By George Trantea (counsel), Andrei Greceanu (associate), Filip & Company


In June 2020, the European Parliament and the Council of the European Union reached an agreement on a new directive regarding representative actions for the protection of the collective interests of consumers. The new directive aims to upgrade and replace Directive 2009/22/EC. On 24 November, the Parliament approved the final version of the directive.

More specifically, by this directive, the European Union creates a framework in which consumers from any Member State who have complaints concerning the same business practice or action of the company can file claims in a single dispute, the solution of which can be easily enforced anywhere in the EU.

Damage caused by a European product, service or practice may be claimed in representative disputes, anywhere in the EU.


Which areas are concerned?

Class actions may be brought in areas such as general consumer protection (liability for defects, abusive clauses, unfair commercial practices, misleading advertising, etc.), product information, transport and communications, tourism, medical services, energy, e-commerce, financial services.


Who can bring class actions?

The directive stipulates the establishment of non-profit “qualified entities” by each Member State, that can represent consumers in collective consumer protection disputes. Such entities may also be created on an ad hoc basis for a specific dispute, in compliance with certain criteria.

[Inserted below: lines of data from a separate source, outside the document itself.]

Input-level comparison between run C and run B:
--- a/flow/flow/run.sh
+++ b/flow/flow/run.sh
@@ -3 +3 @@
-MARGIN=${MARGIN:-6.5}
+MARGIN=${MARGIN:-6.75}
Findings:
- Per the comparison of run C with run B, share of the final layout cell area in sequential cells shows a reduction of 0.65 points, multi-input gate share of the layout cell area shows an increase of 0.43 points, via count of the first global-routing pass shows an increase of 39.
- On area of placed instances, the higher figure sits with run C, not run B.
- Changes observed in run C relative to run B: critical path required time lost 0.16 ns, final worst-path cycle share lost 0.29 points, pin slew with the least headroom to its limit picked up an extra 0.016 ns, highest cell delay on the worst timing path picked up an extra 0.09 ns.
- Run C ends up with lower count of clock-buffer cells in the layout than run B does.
This design comes from an exercise in tuning for small area and a short achievable clock period on the open sky130 flow, not from production work. Where RTL was checked, it was by simulation tests only, not by an equivalence proof against the original. For run 2, only the layout was checked, not whether the RTL still works.

$ cat design/flow/config.mk
export PLATFORM = sky130hd
export DESIGN_NAME = CS
export DESIGN_NICKNAME = CS
export VERILOG_FILES = /design/flow/design.v
export SDC_FILE = /design/flow/constraint.sdc
export NUM_CORES = 4
export LEC_CHECK = 0
export CAP_MARGIN = 20
export CORE_MARGIN = 2
export CORE_UTILIZATION = 40
export SLEW_MARGIN = 20
$ cat design/flow/constraint.sdc
create_clock -name core_clock -period 23.0 [get_ports {clk}]
set_input_delay 4.6000 -clock core_clock [delete_from_list [all_inputs] [get_ports {clk}]]
set_output_delay 4.6000 -clock core_clock [all_outputs]
set_load 0.01 [all_outputs]
$ cat design/flow/design.v
`timescale 1ns/10ps
module CS(Y, X, reset, clk);
input clk, reset; 
input [7:0] X;
output reg [9:0] Y;
reg [3:0]count;
reg [7:0]buffer[8:0];
wire [10:0]avg;
wire [7:0]smaller0, smaller1, smaller2, smaller3, smaller4, smaller5, smaller6, smaller7, smaller8, 
          com01, com23, com45, com67, 
          com03, com47,
          com07, com8;        
integer i;
assign avg = (buffer[0] + buffer[1] + buffer[2] + buffer[3] + buffer[4] + buffer[5] + buffer[6] + buffer[7] + buffer[8])/9; 
assign smaller0 = (buffer[0] <= avg)?buffer[0]:8'd0;
assign smaller1 = (buffer[1] <= avg)?buffer[1]:8'd0;
assign smaller2 = (buffer[2] <= avg)?buffer[2]:8'd0;
assign smaller3 = (buffer[3] <= avg)?buffer[3]:8'd0;
assign smaller4 = (buffer[4] <= avg)?buffer[4]:8'd0;
assign smaller5 = (buffer[5] <= avg)?buffer[5]:8'd0;
assign smaller6 = (buffer[6] <= avg)?buffer[6]:8'd0;
assign smaller7 = (buffer[7] <= avg)?buffer[7]:8'd0;
assign smaller8 = (buffer[8] <= avg)?buffer[8]:8'd0;
assign com01 = (smaller0 > smaller1)?smaller0:smaller1;
assign com23 = (smaller2 > smaller3)?smaller2:smaller3;
assign com45 = (smaller4 > smaller5)?smaller4:smaller5;
assign com67 = (smaller6 > smaller7)?smaller6:smaller7;
assign com03 = (com01 > com23)?com01:com23;
assign com47 = (com45 > com67)?com45:com67;
assign com07 = (com03 > com47)?com03:com47;
assign com8 = (com07 > smaller8)?com07:smaller8;
always@(posedge clk)
begin
  if(reset)
    begin
      for(i = 0; i < 9; i = i + 1)
        buffer[i] <= 8'd0;    
  end  
  else
    begin
      for(i = 0; i < 8; i = i + 1)
          buffer[i+1] <= buffer[i]; 
      buffer[0] <= X;
  end
end
always@(posedge clk)
begin
  if(reset)
    begin
      count <= 4'd0; 
      Y <= 10'd0; 
  end  
  else
    begin
      if(count != 4'd9)
        begin     
          Y <= 10'd0;  
          count <= count + 4'd1;  
      end
      else
        begin
          count <= count;
                Y <= (buffer[0] + buffer[1] + buffer[2] + buffer[3] + buffer[4] + buffer[5] + buffer[6] + buffer[7] + buffer[8] + (com8 * 9)) >> 3;
      end
  end
end
endmodule
$ cat design/flow/run.sh
#!/bin/bash
# synth_recipe.tcl (not shown) runs the flow's synth.tcl, then flattens the netlist and writes it again
# the make line also repeats each setting of config.mk as NAME=value (left out here)
make -C /OpenROAD-flow-scripts/flow DESIGN_CONFIG=/design/flow/config.mk WORK_HOME=/design/flow/orfs CLKGATE_MAP_FILE= SYNTH_SCRIPT=/design/flow/synth_recipe.tcl finish
==> results of run 1 <==
registers in the layout, indices dropped and copies added, names as in the netlist:
signal and cells:
buffer 72, Y 10, count 4
per-layer routing:
| layer | wire length (µm) | share of wire, % | vias to the layer above |
|---|---|---|---|
| li1 | - | - | 4698 |
| met1 | 14900 | 49 | 4487 |
| met2 | 13600 | 45 | 217 |
| met3 | 1370 | 4.5 | 40 |
| met4 | 600 | 2.0 | 0 |
| met5 | 0 | 0 | - |
cells by family after synthesis:
logic type	Yosys count	synth area share, %
flops	86	16.0
mux	28	2.65
compound gates	314	20.7
xor+xnor	28	2.34
fa+ha+maj	236	31.4
simple gates	437	20.3
buf+inv	189	6.71
layout by cell type, fill, tap and decap left out, types with 10 or more instances in the layout:
cell type	instances
nor2_1	87
ha_1	171
o21a_1	43
nand2b_1	24
buf_4	30
o21ai_0	53
o31ai_1	14
inv_1	156
nor2b_1	69
a21oi_1	57
and3_1	10
a211oi_1	12
xnor2_1	21
nand3_1	48
dfxtp_1	86
fa_1	59
nand4_1	21
nand2_1	115
clkdlybuf4s50_1	18
a21o_1	28
nor3_1	17
mux2i_1	23
stage by stage:
stage	util, %	cell area (µm²)	TNS, ns
5_1_grt	44.7	11900	-0.0721
3_5_place_dp	43.0	11500	0
4_1_cts	44.1	11800	0
3_3_place_gp	43.0	11500	0
6_report	44.7	11900	0
2_1_floorplan	-	10800	0
final cells by class:
type                    count  area (µm²)  area share [%]
inverters                 159         602            5.04
repair buffers             50         422            3.53
well taps                 341         427            3.57
multi-input cells        1043        8470            70.9
clock buffers               9         225            1.89
flip-flops and latches     86        1720            14.4
clock inverters             7        85.1           0.712
path summary, 6_finish.rpt:
path                                              start                    end  slack, ns
worst max-delay path            buffer[0][5]$_SDFF_PP0_        Y[8]$_SDFF_PP0_       1.34
worst min-delay path              count[2]$_SDFFE_PP0P_  count[2]$_SDFFE_PP0P_       0.51
worst max register to register  buffer[0][5]$_SDFF_PP0_        Y[8]$_SDFF_PP0_       1.34
worst min register to register    count[2]$_SDFFE_PP0P_  count[2]$_SDFFE_PP0P_       0.51
worst min-delay path, delay by kind of cell, from the launching register on:
kind / cells / cell delay [ns]
flip-flops: 1 / 0.33
AND/OR/NAND/NOR: 1 / 0.07
AO/OA/AOI/OAI: 1 / 0.05
timing repair:
item | in CTS | in global routing
endpoints found under the setup margin | 0 | 9
resized for setup | 0 | 30
buffers inserted | 0 | 3
==> summary.txt, run 1 <==
First-pass iteration count of the detailed router: 5
Met1 Usage GRT: 31.7%
Worst slew pin tran: 0.779 ns
Max stage delay on crit path: 0.56 ns
Avg Inst Size Synth: 8.18 µm²
Vias per cell: 5.57
Cell taking the most area after synthesis: ha_1
Setup crit start kind: flip-flop
HP Class: flip-flop to flip-flop
Die area: 28300 µm²
Share of cells above drive strength 1: 8.12%
Most Used Layer, Global Route: met2
Final hold violations: 0
M2 GR Usage: 35.5%
Dpl cells: 1676
I/O Buffers: 19
Clock Sinks: 86
Distinct cells, synth: 91
Core footprint: 26700 µm²
Status: timing/DRC/antenna clean
First-pass GRT wire length: 49.1 mm
Antenna Violating Nets Remaining: 0
Final std cells w/o fill: 1695
Drt initial violations: 785
Initial antenna violation count: 0
Synth area leaders: ha_1 (20%), dfxtp_1 (16%), fa_1 (11%)
Net count reported at finish: 1589
CP Capture Type: flip-flop
Via count: 9442
Initial core utilization: 40.3%
Top cells by count, synth: ha_1 (171), inv_1 (156), nand2_1 (115), nor2_1 (88), dfxtp_1 (86)
Reg2Reg Depth: 101
Syn_nets: 1558
Worst setup margin: 1.34 ns
Fin crit period: 21.66 ns
CP Class: flip-flop to flip-flop
Part of the Yosys area used for sequential elements: 16.0%
Cell Rows: 60
Final setup viols: 0
Hold-critical path depth: 2
Final WL: 30.5 mm
CP max FO: 18
Asr flop ratio synth: 0%
Synth Register Bits: 86
IO Pins: 20
Max_cap viols: 0
Drc violations: 0
RePlAce Congestion: 0.889
Tot GR Track Use: 22.2%
Post-synth top area share: 19.8%
CP top delay family: compound AO/OA/AOI/OAI gates
Fin crit share: 94.2%
WP buf/inv: 14
H-tree levels: 3
Die height: 168 µm
FILL cells: 2621
Yosys warnings: 2
Worst-path clk slew: 0.07 ns
Largest net degree at the start of global routing: 53
CTS root buf: clkbuf_16
Pins Over Slew Limit: 0
Hold Worst Slack: 0.507 ns
Slew HR: 48.1%
Pre-CTS setup slack: 0.111 ns
Fmax: 0.0462 GHz
Crit-path slowest cell: fa_1
Vias in the first global route: 9211
GR Overflow Total: 0
Post-synth EDFFs: 0
Final setup skew: 0.0110 ns
Cts bufs inserted: 9
Die W: 168 µm
Synth Flop Type: dfxtp_1
# diodes: 0
Worst-skew pair later-pin latency: 0.36 ns
Worst Path Required: 23.25 ns
Cell Area, Synth: 10800 µm²
CTS tree: built
Per-cell routed wire length: 18.0 µm
Most common cell in the synthesized netlist: ha_1
Synth Instances: 1318
Instance count on the critical path: 101
Met3 Resource Use GR: 2.82%
Layout area overhead: 10.8%
Longest Clk Path Bufs: 2
Post-CTS Hold Buffers: 0
Crit path DAT: 21.91 ns
Post-DP HPWL: 24.5 mm
==> run 2: changes to the inputs <==
==> design/flow/design.v (replaced) <==
`timescale 1ns/10ps
module CS(Y, X, reset, clk);
input clk, reset;
input [7:0] X;
output reg [9:0] Y;
reg [3:0] count;
reg [7:0] w [0:8];
reg [7:0] q;       
reg [3:0] r;       
integer i, k;
wire full = (count == 4'd9);
always @(posedge clk) begin
  w[0] <= X;
  for (i = 1; i < 9; i = i + 1) w[i] <= w[i-1];
end
always @(posedge clk) begin
  if (reset) count <= 4'd0;
  else if (!full) count <= count + 4'd1;
end
wire [9:0] u = {2'b00, X} - {2'b00, (full ? w[8] : 8'd0)};
wire signed [5:0] s = $signed({2'b00, r}) + $signed({3'b000, u[2:0]}) + $signed({3'b000, u[8:6]})
                    + $signed({5'b00000, u[9]}) - $signed({3'b000, u[5:3]});    
wire signed [5:0] s1 = s < 0 ? s + 6'sd9 : (s >= 18 ? s - 6'sd18 : (s >= 9 ? s - 6'sd9 : s));
wire [3:0] rn = s1[3:0];
wire [7:0] v = {4'd0, r} + u[7:0] - {4'd0, rn};
wire [7:0] qn = q + (v << 6) - (v << 3) + v;
always @(posedge clk) begin
  if (reset) begin q <= 8'd0; r <= 4'd0; end
  else begin q <= qn; r <= rn; end
end
function gt8;
  input [7:0] a; input [7:0] b;
  reg [7:0] g, l; reg [3:0] g1, l1; reg [1:0] g2, l2;
  integer k;
  begin
    g = a & ~b; l = ~a & b;
    for (k = 0; k < 4; k = k + 1) begin
      g1[k] = g[2*k+1] | (~l[2*k+1] & g[2*k]);
      l1[k] = l[2*k+1] | (~g[2*k+1] & l[2*k]);
    end
    for (k = 0; k < 2; k = k + 1) begin
      g2[k] = g1[2*k+1] | (~l1[2*k+1] & g1[2*k]);
      l2[k] = l1[2*k+1] | (~g1[2*k+1] & l1[2*k]);
    end
    gt8 = g2[1] | (~l2[1] & g2[0]);
  end
endfunction
reg [8:0] c;
reg [7:0] xa;
reg any;
always @(*) begin
  for (i = 0; i < 9; i = i + 1) c[i] = !gt8(w[i], q);
  for (k = 7; k >= 0; k = k - 1) begin
    any = 1'b0;
    for (i = 0; i < 9; i = i + 1) any = any | (c[i] & w[i][k]);
    xa[k] = any;
    for (i = 0; i < 9; i = i + 1) c[i] = c[i] & (w[i][k] | !any);
  end
end
wire [8:0] T = q + xa;
wire [12:0] tot = {T, 3'b000} + T + r;
always @(posedge clk) begin
  if (reset || !full) Y <= 10'd0;
  else Y <= tot[12:3];
end
endmodule
==> run 2 against run 1 <==
Net effect:
- still clean on timing, DRC and antenna
- die area fell by 25%
- worst setup slack improved by 8.4 ns
- first-iteration DRC count did not move
- area after synthesis fell by 26%
- routed wire length fell by 17%
- via count fell by 21%
- core utilization fell by 0.16 points
- count of clock-buffer cells in the layout rose by 1
- largest cell class unchanged
==> summary.txt, run 2 <==
Dpl cells: 1199 (-28%)
Cell Rows: 51 (-15%)
Post-synth top area share: 24.5% (+4.6 points)
Worst-path clk slew: 0.07 ns (about the same)
Die W: 146 µm (-13%)
Hold Worst Slack: 0.359 ns (-0.148 ns)
Via count: 7478 (-21%)
Synth Register Bits: 98 (+14%)
CP max FO: 8 (-10)
Crit-path slowest cell: fa_1
Top cells by count, synth: dfxtp_1 (98), inv_1 (80), ha_1 (68), a21oi_1 (52), nor2_1 (45)
Final setup skew: 0.00829 ns (-0.00271 ns)
Largest net degree at the start of global routing: 19 (-64%)
Biggest regs: w (72), Y (10), q (8)
Layout area overhead: 8.83%
Worst slew pin tran: 0.735 ns (-0.0440 ns)
HP Class: flip-flop to flip-flop
Post-CTS Hold Buffers: 0 (unchanged)
Dpl cell area: 8410 µm² (-27%)
Fmax: 0.0752 GHz (+63%)
CP top delay family: adder cells
CTS root buf: clkbuf_16
Longest Clk Path Bufs: 2 (unchanged)
Most flops, register: w
Most frequent cells in the layout: dfxtp_1 (98), inv_1 (80), ha_1 (68)
Distinct cells, synth: 88 (-3.3%)
Hold Crit Start: w[1][0]$_DFF_P_
Share of cells above drive strength 1: 5.58% (-2.5 points)
Die area: 21200 µm² (-25%)
Final instance area: 8730 µm² (-27%)
Avg Inst Size Synth: 8.48 µm² (+3.7%)
Die height: 146 µm (-13%)
# diodes: 0 (unchanged)
Slew HR: 49.8% (+1.7 points)
WP buf/inv: 5 (-9)
IO Pins: 20 (unchanged)
Beginning of the critical path: X[0]
Tot GR Track Use: 23.8% (+1.6 points)
Most common cell in the synthesized netlist: dfxtp_1
Cts bufs inserted: 9 (unchanged)
Post-synth EDFFs: 0 (unchanged)
Core footprint: 19600 µm² (-27%)
Net count reported at finish: 1042 (-34%)
Yosys warnings: 2 (unchanged)
Max stage delay on crit path: 0.65 ns (+0.09 ns)
H-tree levels: 3 (unchanged)
Cell taking the most area after synthesis: dfxtp_1
RSZ-0062 raised after global routing: false
Synth Instances: 945 (-28%)
Setup crit start kind: input pin
Post-cts resize count: 0 (unchanged)
Fin crit share: 57.8% (-36 points)
Drc violations: 0 (unchanged)
First-pass iteration count of the detailed router: 6 (+1)
Core Util, Final: 44.5% (-0.16 points)
Vias in the first global route: 7003 (-24%)
Worst Path Required: 23.23 ns (-0.02 ns)
Cell Area, Synth: 8020 µm² (-26%)
Crit path DAT: 13.52 ns (-8.39 ns)
Syn_nets: 1042 (-33%)
Final hold violations: 0 (unchanged)
First-pass GRT wire length: 39.8 mm (-19%)
Final std cells w/o fill: 1215 (-28%)
Status: timing/DRC/antenna clean
RePlAce Congestion: 0.958 (+7.8%)
CP Class: input pin to flip-flop
Fin crit period: 13.29 ns (-8.36 ns)
Synth Flop Type: dfxtp_1
Cell repeated most along the worst path: ha_1
CP Capture Type: flip-flop
Max_cap viols: 0 (unchanged)
Part of the Yosys area used for sequential elements: 24.5% (+8.5 points)
CTS tree: built
Asr flop ratio synth: 0% (unchanged)
GR Overflow Total: 0 (unchanged)
Worst-skew pair later-pin latency: 0.36 ns (about the same)
Initial antenna violation count: 0 (unchanged)
Max reg flops: 72 (unchanged)
Initial core utilization: 40.9% (+0.59 points)
Clock Sinks: 98 (+14%)
Post-DP HPWL: 19.5 mm (-21%)
Pins Over Slew Limit: 0 (unchanged)
Per-cell routed wire length: 20.8 µm (+16%)
Final WL: 25.3 mm (-17%)
Post-CTS Setup Inserts: 0 (unchanged)
Commonest non-fill, non-tap cell in the layout: dfxtp_1
Synth area leaders: dfxtp_1 (24%), ha_1 (11%), fa_1 (4.7%)
Final setup viols: 0 (unchanged)
Vias per cell: 6.15 (+10%)
I/O Buffers: 19 (unchanged)
Worst R2R Start: q[3]$_SDFF_PP0_
Setup TNS Final: 0 ns (unchanged)
Drt initial violations: 785 (unchanged)
Antenna Violating Nets Remaining: 0 (unchanged)
==> run 2: area by class of cell <==
| cell class | instances | area [µm²] |
|---|---|---|
| Fill cell | 1954 | 10900 |
| Multi-Input combinational cell | 724 | 5560 |
| Sequential cell | 98 | 1960 |
| Inverter | 89 | 337 |
| Tap cell | 265 | 332 |
| Clock buffer | 10 | 239 |
| Timing Repair Buffer | 23 | 220 |
| Clock inverter | 6 | 73.8 |
==> run 2: path summary, 6_finish.rpt <==
| kind | end | slack, ns | depth (start not counted) |
|---|---|---|---|
| min | w[2][0]$_DFF_P_ | 0.36 | 0 |
| max reg2reg | Y[8]$_SDFF_PP0_ | 11.97 | 41 |
| max | q[7]$_SDFF_PP0_ | 9.71 | 41 |
| min reg2reg | w[2][0]$_DFF_P_ | 0.36 | 0 |
==> run 2: cell families (layout without fill, tap and decap cells) <==
kind of cell | count (synthesis) | count (layout) | share of synthesized area [%]
compound gates | 315 | 315 | 29.4
buf+inv | 123 | 128 | 6.15
fa+ha+maj | 101 | 101 | 17.1
xor+xnor | 42 | 42 | 4.59
simple gates | 266 | 266 | 18.3
flops | 98 | 98 | 24.5
==> run 2: stage by stage <==
stage | worst slack [ns]
after floorplan | 10.45
after global placement | 9.55
after detailed placement | 9.36
after CTS | 9.74
after global routing | 9.03
final | 9.71
==> run 2: per-layer routing <==
layer  share of wire [%]  GRT usage [%]  routed length [µm]
met1                  45           32.8               11300
met2                  44           37.6               11200
met3                 8.6           4.33                2160
met4                 2.3           7.94                 575
met5                   0              0                   0
==> run 2: worst reg2reg max path: cells and delay by family, from the launching register on <==
kind	cells	cell delay, ns
AOI/OAI and AO/OA	17	4.38
and+or+nand+nor	11	2.81
adders and majority gates	5	1.58
buffers and inverters	6	0.85
DFF	1	0.81
xor gates and xnor gates	2	0.50

==> afterwards: timing with drivers on the ports <==
The flow's constraints put no driver on any port. The routed layouts listed below were extracted and timed again, unchanged, in two steps.
Step 1: set_driving_cell puts a clkbuf_16 on clk and a buf_2 on each other input, an assumption about the parent block.
Step 2 adds t to the input delays and takes it off the output delays; t is the mean of the earliest and latest rising clock arrival at the registers after step 1. Input paths then give back, and output paths get back, about the clock's delay inside the block.
a / b / c = ideal ports / drivers / drivers and shift; a / b = the first two.
run | shift t [ns] | setup WS [ns] | worst hold slack (ns) | worst register clock-pin slew, ns
run 1 | 0.406 | 1.342 / 1.342 / 1.342 | 0.507 / 0.507 / 0.507 | 0.08 / 0.08
run 2 | 0.402 | 9.705 / 9.727 / 9.325 | 0.359 / 0.359 / 0.359 | 0.08 / 0.08
After both steps setup and hold are still met in every run listed. For run 2, which loses most, drivers alone change the setup slack by +0.022 ns; drivers and shift together by -0.380 ns.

Ad hoc entities may only act in domestic disputes. For instance, in order to challenge a clause applied in Romania by a financial entity in its contracts, an association can be set up and, if it obtains state recognition, it can initiate a class action to invalidate such clause.

Furthermore, States may designate public entities, which already play a role in consumer protection.


What kind of claims can be brought?

Representative entities may request the following in court:

  • The cessation of the unfair commercial practice, as a provisional measure;
  • The ascertainment of the unfair commercial practice and its prohibition (negative obligation);
  • Redress measures: compensation, repair, replacement, price reduction, contract termination or reimbursement of the price paid, as appropriate;

The defendant is required to inform, at its expense, the concerned consumers of the final decisions on the above-mentioned measures.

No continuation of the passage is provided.